The protists and fungi, as measured by read abundance, were notably lower in all sample types compared to other microbial targets, as expected (Table 3). Salpingoeca rosetta and Chromera velia were the dominant protists in FOHB, WBA, WFA, and FOHF samples, respectively, while Entamoeba hartmanni dominated the AOHB and AOHF samples (Fig. S16). Among fungi identified, Agaricomycetes sp. dominated the AOHF, FOHF, WBA, and WFA samples, while Malassezia restricta and Fungi sp. were the dominant species in the AOHB and FOHB samples, respectively (Fig. S17).
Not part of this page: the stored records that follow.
`config.mk`:
```
export PLATFORM = sky130hd
export DESIGN_NAME = mmu_rsp_merger
export DESIGN_NICKNAME = d
export VERILOG_FILES = /design/src/rtl/mmu_rsp_merger_pkg.sv /design/src/rtl/rsp_showahead_fifo.sv /design/src/rtl/mmu_rsp_merger.sv
export SDC_FILE = /design/constraint.sdc
export NUM_CORES = 1
export LEC_CHECK = 0
export ABC_AREA = 1
export BUFFER_PORTS_ARGS = -buffer_cell sky130_fd_sc_hd__buf_2
export CAP_MARGIN = 5
export CORE_MARGIN = 2
export CORE_UTILIZATION = 55
export CTS_CLUSTER_DIAMETER = 120
export CTS_CLUSTER_SIZE = 12
export DETAILED_ROUTE_END_ITERATION = 8
export GPL_TIMING_DRIVEN = 0
export PLACE_DENSITY = 0.78
export SYNTH_ARGS = -nofsm -noshare
export SYNTH_HDL_FRONTEND = slang
export SYNTH_HIERARCHICAL = 1
export SYNTH_SLANG_ARGS = --single-unit
```
`constraint.sdc`:
```
create_clock -name clk -period 3.3 [get_ports clk]
set_input_delay 0 -clock clk [delete_from_list [all_inputs] [get_ports clk]]
set_output_delay 0 -clock clk [all_outputs]
set_load 0.01 [all_outputs]
```
`src/rtl/mmu_rsp_merger_pkg.sv`:
```
// Shared widths and types for the MMU response merger.
package mmu_rsp_merger_pkg;
  localparam int REQ_ID_WIDTH       = 13;
  localparam int ALL_PAGE_IDX_WIDTH = 15;
  localparam int FAIL_REASON_WIDTH  = 3;
  localparam int FIFO_OUT_DEPTH     = 4;
  localparam int FIFO_STAT_WIDTH    = 16;

  typedef enum logic {
    SRC_ALLOC = 1'b0,
    SRC_FREE  = 1'b1
  } src_e;

  function automatic src_e other_src(input src_e s);
    return (s == SRC_ALLOC) ? SRC_FREE : SRC_ALLOC;
  endfunction
endpackage

```
`src/rtl/rsp_showahead_fifo.sv`:
```
// Show-ahead FIFO: head entry is always visible on rd_data, valid and count are registered.
// Write lands one edge later; a simultaneous read and write keeps count unchanged.
module rsp_showahead_fifo #(
  parameter int W     = 8,
  parameter int DEPTH = 4,
  localparam int AW   = $clog2(DEPTH),
  localparam int CW   = AW + 1
) (
  input  logic          clk,
  input  logic          rst_n,
  input  logic          wr_en,
  input  logic [W-1:0]  wr_data,
  input  logic          rd_en,
  output logic [W-1:0]  rd_data,
  output logic [CW-1:0] count,
  output logic          valid
);
  logic [W-1:0]  mem [DEPTH];
  logic [AW-1:0] wr_ptr, rd_ptr;
  logic          do_wr, do_rd;
  logic [CW-1:0] count_nxt;

  always_comb begin
    do_rd     = rd_en && valid;
    do_wr     = wr_en && ((count != CW'(DEPTH)) || do_rd);
    count_nxt = count + CW'(do_wr) - CW'(do_rd);
  end

  always_ff @(posedge clk) begin
    if (!rst_n) begin
      wr_ptr <= '0;
      rd_ptr <= '0;
      count  <= '0;
      valid  <= 1'b0;
    end else begin
      if (do_wr) wr_ptr <= wr_ptr + AW'(1);
      if (do_rd) rd_ptr <= rd_ptr + AW'(1);
      count <= count_nxt;
      valid <= (count_nxt != '0);
    end
  end

  always_ff @(posedge clk) begin
    if (do_wr) mem[wr_ptr] <= wr_data;
  end

  assign rd_data = mem[rd_ptr];
endmodule

```
`src/rtl/mmu_rsp_merger.sv`:
```
// Merges alloc/free response FIFOs into one tagged valid/ready stream with round-robin pops.
// Pop-to-rsp_valid is 2 cycles; pops are credit-gated so a low rsp_ready only stalls, never drops.
module mmu_rsp_merger
  import mmu_rsp_merger_pkg::*;
#(
  parameter int ID_W       = REQ_ID_WIDTH,
  parameter int PAGE_IDX_W = ALL_PAGE_IDX_WIDTH,
  parameter int REASON_W   = FAIL_REASON_WIDTH,
  parameter int OUT_DEPTH  = FIFO_OUT_DEPTH,
  parameter int STAT_W     = FIFO_STAT_WIDTH
) (
  input  logic                  clk,
  input  logic                  rst_n,
  input  logic                  alloc_rsp_fifo_not_empty,
  output logic                  alloc_rsp_pop,
  input  logic [ID_W-1:0]       alloc_rsp_id,
  input  logic [PAGE_IDX_W-1:0] alloc_rsp_page_idx,
  input  logic                  alloc_rsp_fail,
  input  logic [REASON_W-1:0]   alloc_rsp_fail_reason,
  input  logic                  free_rsp_fifo_not_empty,
  output logic                  free_rsp_pop,
  input  logic [ID_W-1:0]       free_rsp_id,
  input  logic                  free_rsp_fail,
  input  logic [REASON_W-1:0]   free_rsp_fail_reason,
  output logic                  rsp_valid,
  input  logic                  rsp_ready,
  output logic                  rsp_is_free,
  output logic [ID_W-1:0]       rsp_id,
  output logic [PAGE_IDX_W-1:0] rsp_page_idx,
  output logic                  rsp_fail,
  output logic [REASON_W-1:0]   rsp_fail_reason,
  output logic [STAT_W-1:0]     stat_alloc_ok,
  output logic [STAT_W-1:0]     stat_alloc_fail,
  output logic [STAT_W-1:0]     stat_free_ok,
  output logic [STAT_W-1:0]     stat_free_fail
);
  localparam int ENT_W = 2 + ID_W + PAGE_IDX_W + REASON_W;
  localparam int CNT_W = $clog2(OUT_DEPTH) + 1;
  localparam logic [STAT_W-1:0] STAT_MAX = '1;

  logic             cap_valid;
  src_e             cap_src;
  src_e             rr;
  logic             alloc_elig, free_elig, credit_ok;
  logic             pop_alloc, pop_free;
  logic [CNT_W-1:0] buf_count;
  logic             cap_is_free, cap_fail;
  logic [ENT_W-1:0] wr_data, head;

  always_comb begin
    alloc_elig = alloc_rsp_fifo_not_empty && !(cap_valid && cap_src == SRC_ALLOC);
    free_elig  = free_rsp_fifo_not_empty && !(cap_valid && cap_src == SRC_FREE);
    // The pop in flight already owns a slot: it lands in the buffer at the next edge.
    credit_ok  = rst_n && ((buf_count + CNT_W'(cap_valid)) < CNT_W'(OUT_DEPTH));
    pop_alloc  = 1'b0;
    pop_free   = 1'b0;
    if (credit_ok) begin
      if (alloc_elig && free_elig) begin
        pop_alloc = (rr == SRC_ALLOC);
        pop_free  = (rr == SRC_FREE);
      end else begin
        pop_alloc = alloc_elig;
        pop_free  = free_elig;
      end
    end
  end

  assign alloc_rsp_pop = pop_alloc;
  assign free_rsp_pop  = pop_free;

  always_ff @(posedge clk) begin
    if (!rst_n) begin
      cap_valid <= 1'b0;
      cap_src   <= SRC_ALLOC;
      rr        <= SRC_ALLOC;
    end else begin
      cap_valid <= pop_alloc || pop_free;
      if (pop_alloc || pop_free) begin
        cap_src <= pop_free ? SRC_FREE : SRC_ALLOC;
        rr      <= other_src(pop_free ? SRC_FREE : SRC_ALLOC);
      end
    end
  end

  assign cap_is_free = (cap_src == SRC_FREE);
  assign cap_fail    = cap_is_free ? free_rsp_fail : alloc_rsp_fail;
  assign wr_data     = cap_is_free
      ? {1'b1, free_rsp_id, {PAGE_IDX_W{1'b0}}, free_rsp_fail, free_rsp_fail_reason}
      : {1'b0, alloc_rsp_id, alloc_rsp_page_idx, alloc_rsp_fail, alloc_rsp_fail_reason};

  rsp_showahead_fifo #(
    .W     (ENT_W),
    .DEPTH (OUT_DEPTH)
  ) u_out_buf (
    .clk     (clk),
    .rst_n   (rst_n),
    .wr_en   (cap_valid),
    .wr_data (wr_data),
    .rd_en   (rsp_ready),
    .rd_data (head),
    .count   (buf_count),
    .valid   (rsp_valid)
  );

  assign {rsp_is_free, rsp_id, rsp_page_idx, rsp_fail, rsp_fail_reason} = head;

  always_ff @(posedge clk) begin
    if (!rst_n) begin
      stat_alloc_ok   <= '0;
      stat_alloc_fail <= '0;
      stat_free_ok    <= '0;
      stat_free_fail  <= '0;
    end else if (cap_valid) begin
      unique case ({cap_is_free, cap_fail})
        2'b00: if (stat_alloc_ok   != STAT_MAX) stat_alloc_ok   <= stat_alloc_ok   + STAT_W'(1);
        2'b01: if (stat_alloc_fail != STAT_MAX) stat_alloc_fail <= stat_alloc_fail + STAT_W'(1);
        2'b10: if (stat_free_ok    != STAT_MAX) stat_free_ok    <= stat_free_ok    + STAT_W'(1);
        2'b11: if (stat_free_fail  != STAT_MAX) stat_free_fail  <= stat_free_fail  + STAT_W'(1);
        default: ;
      endcase
    end
  end
endmodule

```
==> impl_metrics.csv <==
group,metric,value,unit
run_status,status,"finished clean",
floorplanning,die_width,136,um
grt,grt_max_degree,23,
floorplanning,rows,48,
synthesis,ys_seq_area_share,57.2,%
floorplanning,die_height,136,um
worst_hold_path,min-delay-start,"alloc_rsp_fail",
sta,max_freq,428,MHz
worst_setup_path,r2r_slack,0.96,ns
synthesis,synth_edf_count,132,
sta,setup_viol,0,
drt,avgRoutedWirePerCell,15.5,um
placement,place_congestion,0.919,
sta,worst_pin_slew,0.750,ns
clocking,path_clk_slew,0.07,ns
synthesis,yosys_register_bits,209,
drt,drtIter0Drc,651,
grt,gr-total-overflow,0,
sta,drv_slew,0,
worst_setup_path,r2r-end,"u_out_buf/valid$_SDFF_PN0_",
worst_setup_path,crit_start,"cap_valid$_SDFF_PN0_",
worst_setup_path,crit_required,3.69,ns
placement,portBuffers,153,
pwr,power.leakage,4.91,nW
drt,route.antenna.remaining_nets,0,
grt,antenna_found_initial,1,
pwr,powerDensity,567,mW/mm^2
sta,tns,0,ns
worst_setup_path,crit_chain,"nand2_1 -> ha_1 -> inv_1 -> ha_1 -> fa_1 -> nor2_1 -> nand3_1 -> nand2_1 -> inv_1",
finish,drive_gt1_share,17.3,%
grt,first_global_vias,7820,
finish,nFillCells,1338,
worst_setup_path,reg2regPathDepth,9,
sta,rsz0062_at_grt,"false",
finish,syn_to_final_growth,23.7,%
worst_setup_path,critical-path-max-stage-delay,0.53,ns
clocking,clk_latency,0.50,ns
sta,relSlewSlack,50.0,%
worst_setup_path,crit_fanout,10,
drt,drt-vias-per-instance,5.27,
worst_setup_path,endpoint_kind,"flop",
drt,num_vias,8322,
drt,drc_errors,0,
worst_setup_path,cpMaxStageDelayCell,"dfxtp_1",
drt,finalWirelength,24.5,mm
grt,grt_pass1_wl,37.9,mm
clocking,ctsHtreeMaxLevel,1,
floorplanning,core,0.0172,mm^2
drt,drtPass1Iterations,5,
worst_setup_path,cp.arrival,2.73,ns
worst_setup_path,regToRegStartpoint,"cap_valid$_SDFF_PN0_",
finish,fin_util,69.1,%
clocking,cts_buffers,21,
clocking,postCtsHoldBufs,51,
synthesis,ys_warn_count,6,
clocking,cts-root-buf,"clkbuf_16",
synthesis,async_flop_share,0,%
worst_setup_path,crit_path_start_kind,"flop",
worst_hold_path,hold_path_depth,6,
worst_hold_path,hp-class,"in -> reg",
flow_run,cap_viol_max_count,0,
sta,fin_crit,2.34,ns
clocking,clock-sinks,209,
grt,grt_usage,25.8,%
clocking,clk_path_buf_depth,3,
clocking,cts_tree,"done",
placement,hpwl,15.8,mm
worst_setup_path,worst-setup-path-type,"reg -> reg",
finish,nets,1404,
synthesis,synth_fp_nets,1173,
synthesis,syn_inst,1108,
clocking,cts_resized,0,
synthesis,synth_cell_types,39,
floorplanning,start_util,55.9,%
sta,fin_skew,0.0188,ns
sta,finalHoldViolations,0,
floorplanning,die_area,0.0186,mm^2
synthesis,netlist_area,0.00963,mm^2
sta,finalCritPeriodShare,70.8,%
pwr,peakVddDrop,0.000436,V
floorplanning,io_pins,154,
synthesis,ys.flop_type,"edfxtp_1",
synthesis,syn_area_per_cell,8.69,um^2
clocking,postCtsSetupRepairBufs,0,
worst_setup_path,endpoint,"u_out_buf/valid$_SDFF_PN0_",
registers in the layout, indices dropped and copies added (netlist names), named ones only:
| register | cells |
|---|---|
| u_out_buf/valid | 1 |
| stat_free_fail | 16 |
| stat_alloc_ok | 16 |
| u_out_buf/count | 3 |
| rr | 1 |
| u_out_buf/mem | 132 |
| cap_valid | 1 |
| u_out_buf/rd_ptr | 2 |
| u_out_buf/wr_ptr | 2 |
| cap_is_free | 1 |
| stat_free_ok | 16 |
| stat_alloc_fail | 16 |
cell usage after synthesis, types with 14 or more instances:
cell type,number,area (um^2)
nand3_1,64,320
nand2_1,261,980
edfxtp_1,132,3960
a21oi_1,41,205
buf_2,15,75.1
inv_1,98,368
nor2_1,214,803
o22ai_1,33,206
dfxtp_1,77,1540
nand4_1,14,87.6
o21ai_1,19,95.1
o21ai_0,59,295
layout by cell type, fill, tap and decap left out, types with 5 or more instances in the layout:
cell / count
edfxtp_1: 132
dlygate4sd3_1: 51
nand2_1: 261
clkbuf_16: 21
dfxtp_1: 77
buf_2: 168
nor3_1: 5
nor2_1: 210
buf_6: 10
inv_1: 98
nand4_1: 14
o21ai_1: 19
nand3_1: 64
o21ai_0: 59
ha_1: 10
o22ai_1: 33
nor2_4: 6
clkbuf_1: 22
xor2_1: 8
a21oi_1: 41
layout make-up:
type                    instances  area [um^2]  area share, %
clock inverters                 1         8.76         0.0735
inverters                     102          385           3.24
plain buffers                  41          283           2.37
clock buffers                  35          578           4.85
flip-flops and latches        209         5510           46.2
diodes                          1         2.50         0.0210
multi-input cells             756         3490           29.3
well taps                     225          282           2.36
repair buffers                208         1380           11.6
layer usage:
layer	share of wire (%)	vias to the layer above	track usage, %
met5	0	-	0
li1	-	4123	-
met1	40	3819	30.8
met4	2.1	0	7.81
met3	8.1	43	5.00
met2	50	337	46.9
worst max-delay path: cells and delay by family (launching register included):
| family | cells | cell delay, ns |
|---|---|---|
| fa+ha+maj | 3 | 1.03 |
| simple gates | 4 | 0.60 |
| flops | 1 | 0.53 |
| buf+inv | 2 | 0.08 |
report_power, final:
group / switching, W / internal, W
clock network: 0.000958 / 0.00119
logic: 0.000909 / 0.000545
registers: 0.0000969 / 0.00306
total: 0.00196 / 0.00479
worst min-delay path by stage:
stage,end
after floorplan,u_out_buf/count[0]$_SDFF_PN0_
after global placement,u_out_buf/count[1]$_SDFF_PN0_
after detailed placement,u_out_buf/wr_ptr[1]$_SDFFE_PN0P_
after CTS,cap_valid$_SDFF_PN0_
after global routing,cap_valid$_SDFF_PN0_
final,stat_alloc_fail[0]$_SDFFE_PN0P_
kinds of logic (layout without fill, tap and decap cells):
group / count (synthesis) / in the layout / synth area share [%]
other cells: 0 / 1 / 0
xor+xnor: 11 / 11 / 1.00
buf+inv: 143 / 387 / 6.94
fa+ha+maj: 11 / 11 / 1.51
flops: 209 / 209 / 57.2
compound gates: 158 / 158 / 8.85
simple gates: 576 / 576 / 24.6
per-stage QoR:
stage | power, W | std cells | worst slack [ns] | hold slack [ns] | area [um^2]
finish | 0.00676 | 1578 | 0.964 | 0.0193 | 11900
global route | 0.00705 | 1578 | 0.755 | 0.0705 | 11900
CTS | 0.00677 | 1577 | 0.927 | 0.00547 | 11900
detailed placement | 0.00458 | 1490 | 0.934 | 0.327 | 10800
global placement | 0.00449 | 1486 | -0.344 | 0.323 | 10700
floorplan | 0.00403 | 1108 | 0.753 | 0.0976 | 9630
Note: power is estimated with default switching activity, not from simulation.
Simpson analysis (alpha diversity) was conducted, and the resultant values were used for the statistical analysis using the Wilcoxon test. The findings revealed that, except for phages in fresh oysters, where alpha richness and evenness exhibited a significant difference (P < 0.05) between FOHB and FOHF samples (Fig. S18), aquaculture practices and water samples from each system did not yield significant effects on the richness and evenness of phages in AOHB/AOHF and WBA/WFA samples, nor did they significantly impact viruses in any sample type. Statistical analysis for the Simpson values of protists and fungi could not be calculated due to their low abundance. Regarding beta diversity, Bray-Curtis analysis was performed, and the resulting values were used for the PERMANOVA test, which indicated that only the composition and relative abundance of fungi in the FOHB/FOHF samples exhibited significant differences (Fig. S19).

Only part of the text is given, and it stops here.